Un importante grupo de semilleros argentinos subrayaron en las "Jornada Nacional sobre semillas, su innovación tecnológica y sustentabilidad productiva: Marco jurídico en la Republica Argentina", celebradas el pasado 30 de noviembre en la Bolsa de Comercio de Buenos Aires, que gracias a la actual Ley de Semillas, que garantiza la diversidad de germoplasma, el agro "va camino a crecer de 20 a 100 millones de toneladas su producción de cultivos en los últimos 30 años".
Al respecto el Ing. Javier Jayo Ordoqui, miembro de Confederaciones Rurales Argentinas (C.R.A) sostuvo, "Desde que esta Ley esta vigente se quintuplicaron las cosechas, la industria semillera se desarrollo generando un equilibrio entre las partes y esto ha sido muy beneficioso para nuestro país, la Argentina ha crecido con esta Ley"

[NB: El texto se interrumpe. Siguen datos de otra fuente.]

==> src/rtl/decode_stage_pkg.sv <==
// Shared decode types for the front end.
// Contents: major-opcode constants, opcode class enum, arithmetic-kind enum,
// stage occupancy states, the decoded-entry struct and small helper
// functions mapping funct3 to an arithmetic kind.
package opcode_type;

    localparam int MAX_XLEN = 64;

    localparam logic [6:0] OPC_LOAD      = 7'b0000011;
    localparam logic [6:0] OPC_MISC_MEM  = 7'b0001111;
    localparam logic [6:0] OPC_OP_IMM    = 7'b0010011;
    localparam logic [6:0] OPC_AUIPC     = 7'b0010111;
    localparam logic [6:0] OPC_OP_IMM_32 = 7'b0011011;
    localparam logic [6:0] OPC_STORE     = 7'b0100011;
    localparam logic [6:0] OPC_OP        = 7'b0110011;
    localparam logic [6:0] OPC_LUI       = 7'b0110111;
    localparam logic [6:0] OPC_OP_32     = 7'b0111011;
    localparam logic [6:0] OPC_BRANCH    = 7'b1100011;
    localparam logic [6:0] OPC_JALR      = 7'b1100111;
    localparam logic [6:0] OPC_JAL       = 7'b1101111;
    localparam logic [6:0] OPC_SYSTEM    = 7'b1110011;

    // invalid must stay ordinal 0 so an all-zero entry reads as invalid
    typedef enum logic [3:0] {
        invalid, lui_type, auipc_type, jal_type, jalr_type, branch_type,
        load_type, store_type, imm_arith_type, reg_arith_type, fence_type,
        system_type
    } opcode_t;

    // M-extension kinds sit after rak_and so earlier ordinals never move
    typedef enum logic [4:0] {
        rak_invalid, rak_add, rak_sub, rak_sll, rak_slt, rak_sltu, rak_xor,
        rak_srl, rak_sra, rak_or, rak_and,
        rak_mul, rak_mulh, rak_mulhsu, rak_mulhu, rak_div, rak_divu,
        rak_rem, rak_remu
    } reg_arith_kind_t;

    typedef enum logic [1:0] {ST_EMPTY, ST_ONE, ST_TWO} stage_state_t;

    // imm is always carried at full width; the stage truncates to XLEN
    typedef struct packed {
        opcode_t             opcode;
        reg_arith_kind_t     rak;
        logic [4:0]          rd;
        logic [4:0]          rs1;
        logic [4:0]          rs2;
        logic [2:0]          funct3;
        logic [MAX_XLEN-1:0] imm;
        logic                word;
        logic                illegal;
    } decoded_t;

    // alt selects sub/sra (instr[30]) for the funct3 codes that have one
    function automatic reg_arith_kind_t base_rak(input logic [2:0] f3, input logic alt);
        case (f3)
            3'b000:  return alt ? rak_sub : rak_add;
            3'b001:  return rak_sll;
            3'b010:  return rak_slt;
            3'b011:  return rak_sltu;
            3'b100:  return rak_xor;
            3'b101:  return alt ? rak_sra : rak_srl;
            3'b110:  return rak_or;
            default: return rak_and;
        endcase
    endfunction

    function automatic reg_arith_kind_t m_rak(input logic [2:0] f3);
        case (f3)
            3'b000:  return rak_mul;
            3'b001:  return rak_mulh;
            3'b010:  return rak_mulhsu;
            3'b011:  return rak_mulhu;
            3'b100:  return rak_div;
            3'b101:  return rak_divu;
            3'b110:  return rak_rem;
            default: return rak_remu;
        endcase
    endfunction

endpackage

La restricción del acceso al germoplasma ha sido pedida por compañías multinacionales con la intención de que los productores paguen una regalía cada vez que utilizan la semilla original para crear una nueva. La Ley en cambio establece que el productor puede guardar semillas para uso propio, de forma que un fitomejorador pueda crear un cultivo mejor partiendo de ese original, "sin vulnerar el derecho del obtentor".
Los semilleros consideran que responder a estos pedidos eliminará la libre competencia para la mejora genética de los cultivos, deteniendo la creación de nuevas variedades y provocando un retraso en la innovación tecnológica, "esto tendrá como consecuencias semillas más caras sin garantías de calidad, actores que desaparecerán y menor recaudación" sostuvo el Ing. Raúl Enrique Pagnoni, Presidente de la Cámara de Semilleros Multiplicadores (CASEM).
En igual sentido se manifestó el Ing. Alberto José Chiavarino, miembro de la Federación Argentina de Ingenieros Agrónomos (F.A.D.I.A), quien reclamó una "participación firme del Estado en defensa del país, de sus productores, de sus ingenieros y de sus fitomejoradores".